The Spice epidemic in Britain’s prisons is so bad that staff are getting accidentally wasted through passive smoking – with one smashing up his home after a shift.
One senior prison officer today said even in non-smoking jails inmates are ripping out pages of the Bible and damaging electrics to fuel their habit.
Mark Fairhurst, who is on the national executive of the Prison Officer’s Association, said officers are starting to fall ill after being daily exposed to the former legal high.
He said several members have needed hospital treatment after collapsing at work.
One turned violent and trashed his home after threatening his wife – leading to three days recovering on a ward.
Even in smoke free jails – such as HMP Dartmoor – prisoners are tearing out pages from the Bible to make roll-ups of the drug which they light by damaging electrics.
He said one way they are smuggling the drugs into jails is by abusing the NHS – faking injuries to pick up supplies left by accomplices in hospital toilets.
Mark, a prisoner officer for 25 years who represents jails in the south west and Wales, said they desperately needed more resources to cope.
Since 2010 more than 7,000 prison staff have been cut – and Mark said they weren’t being given the tools they needed to do the job.
He said: “Spice is a massive issue in every jail in the country.
“It’s got a very distinctive smell. Prison officers either open cell doors and are subjected to passive smoking or are exposed to it on the landing.
“This happens every day while on duty. They are constantly breathing in the fumes and it will affect them.
“We have several instances of staff collapsing and having to go to hospital in an ambulance.
“Others get sick with headaches and feel disorientated and are sent home and told to go to their GP.
“We have even had instances of staff feeling funny at home after a shift and acting aggressively to their families because of the impact of spice.
“One was acting so bizarrely that he turned violent and his wife had to take him to hospital as he started smashing up their home and threatening her.
“It was totally out of character and he was kept in for three days to recover.”
Mark, 48, works at HMP Liverpool but represents jails in the south west as part of his role with POA including Dartmoor, Exeter, Channings Woods and Guys Marsh.
He said what was needed was a national policy to tackle the issue but there was currently nothing in place.
Mark added: “We don’t know the effects long term of working in this environment and there is no policy in place to protect staff.
“We want and we need a national policy on dealing with this.
“There is real concern. People react so differently to it. Some become dead chilled and sleep while others turn violent towards staff.
“We have also had instances of self harm and there was the case that was widely reported where a prisoner cut off his penis and flushed it down the toilet.

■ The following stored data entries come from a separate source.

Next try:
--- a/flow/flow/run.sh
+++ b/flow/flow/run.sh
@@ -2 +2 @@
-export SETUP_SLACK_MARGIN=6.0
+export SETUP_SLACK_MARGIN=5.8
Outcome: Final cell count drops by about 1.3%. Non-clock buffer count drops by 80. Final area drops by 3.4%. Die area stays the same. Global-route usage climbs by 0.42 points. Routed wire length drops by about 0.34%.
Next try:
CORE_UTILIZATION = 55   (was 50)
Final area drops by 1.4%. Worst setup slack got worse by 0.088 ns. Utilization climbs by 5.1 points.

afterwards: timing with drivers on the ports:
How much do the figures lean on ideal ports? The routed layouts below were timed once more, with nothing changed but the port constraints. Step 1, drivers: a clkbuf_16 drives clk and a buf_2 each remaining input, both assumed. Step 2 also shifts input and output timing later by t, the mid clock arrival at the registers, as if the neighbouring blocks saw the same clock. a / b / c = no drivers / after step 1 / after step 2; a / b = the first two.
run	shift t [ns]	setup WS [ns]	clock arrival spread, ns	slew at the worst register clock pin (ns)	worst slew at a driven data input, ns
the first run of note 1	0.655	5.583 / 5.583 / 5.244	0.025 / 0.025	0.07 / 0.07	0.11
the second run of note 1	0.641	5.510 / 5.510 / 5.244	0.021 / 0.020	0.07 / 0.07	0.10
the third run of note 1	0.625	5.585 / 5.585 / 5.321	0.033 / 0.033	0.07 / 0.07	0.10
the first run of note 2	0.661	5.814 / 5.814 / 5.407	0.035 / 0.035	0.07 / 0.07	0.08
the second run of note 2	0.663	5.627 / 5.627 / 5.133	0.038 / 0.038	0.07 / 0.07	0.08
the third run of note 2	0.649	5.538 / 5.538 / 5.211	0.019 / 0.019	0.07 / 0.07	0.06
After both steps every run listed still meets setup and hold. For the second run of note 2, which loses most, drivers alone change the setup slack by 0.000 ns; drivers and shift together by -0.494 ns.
Source: an optimization exercise on an open RTL-to-GDS flow (aim: small area, a short achievable clock period and few clock cycles). Production flows keep margins and buffers that such runs may drop. Only simulation tests tie the RTL to the original design; equivalence was not proved. No activity file was given, so power comes from the tool's default toggle rates.

Design bx8_quant, start of the top module:
module bx8_quant (
    input  wire        clk,
    input  wire        rst,         
    input  wire        in_valid,
    output wire        in_ready,
    input  wire [31:0] in_data,     
    input  wire [1:0]  in_fmt,      
    input  wire        in_given,    
    input  wire [7:0]  in_scale,    
    output wire        out_valid,
    input  wire        out_ready,
    output wire [7:0]  out_code,    
    output wire [7:0]  out_bx8,     
    output wire        out_last,    
    output wire [3:0]  out_flags    
);
clock: 25.0 ns
lec_check: 0
cap_margin: 20
core_margin: 2
core_utilization: 60
cts_cluster_diameter: 60
cts_cluster_size: 30
place_density: 0.75
slew_margin: 20
standard.sh (not shown) runs the stock make flow with config.mk's settings and CLKGATE_MAP_FILE= SYNTH_SCRIPT=/design/flow/synth_recipe.tcl, a recipe that flattens the netlist after the stock synthesis.
==> flow/flow/run.sh <==
#!/bin/bash
# The standard layout, with the port buffers made from buf_4 cells instead of
# the resizer's default pick (a delay cell), and the resizer's timing repair
# asked to keep extra setup slack, so that it also works on paths that meet
# the clock period already.
set -euo pipefail
export BUFFER_PORTS_ARGS="-buffer_cell sky130_fd_sc_hd__buf_4"
export SETUP_SLACK_MARGIN=18.9
bash standard.sh > standard.log 2>&1
The starting point went through all stages and came out clean.
Testbench counts at the start, summed over its fixed seeds: cycles 16,920.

“It is just so unpredictable.”
Mark said every single prison is affected and it has been a growing problem for the last two years.
He said more staff were badly needed to stop Spice getting into prisons in the first place.
The most common way is the drug to be thrown over the fence or dropped off by a drone.
But some prisoners are using and abusing the NHS to get their hits.
He added: “There have been instances where prisoners fake an injury or illness and because everything has been contracted out there is no choice but to cover our backs and send them to hospital.
“They use a smuggled mobile phone to sort out a pre-arranged drop off at the hospital and when they go off to the toilet they pick up the drugs from inside the cubicle.”
And he said that even in smoke free jails like Dartmoor, prisoners are finding creative ways to make sure they don’t miss out on their hits.
He added: “In smoke free jails what they will do is rip up pages from the bible so they can roll up a cigarette and smoke it that way.
“They also damage the electrics within the cells as well, just so they can get a light.
“Staff cannot cope. We need to go back to basics. We need to stop calling them residents and rooms and go back to calling them prisoners and cells.
“We need to bring back order, but we need the resources and the support to be able to do this.
“We just need to be given the tools to do our job.
“I have never seen it so bad – and I can not see it getting any better.”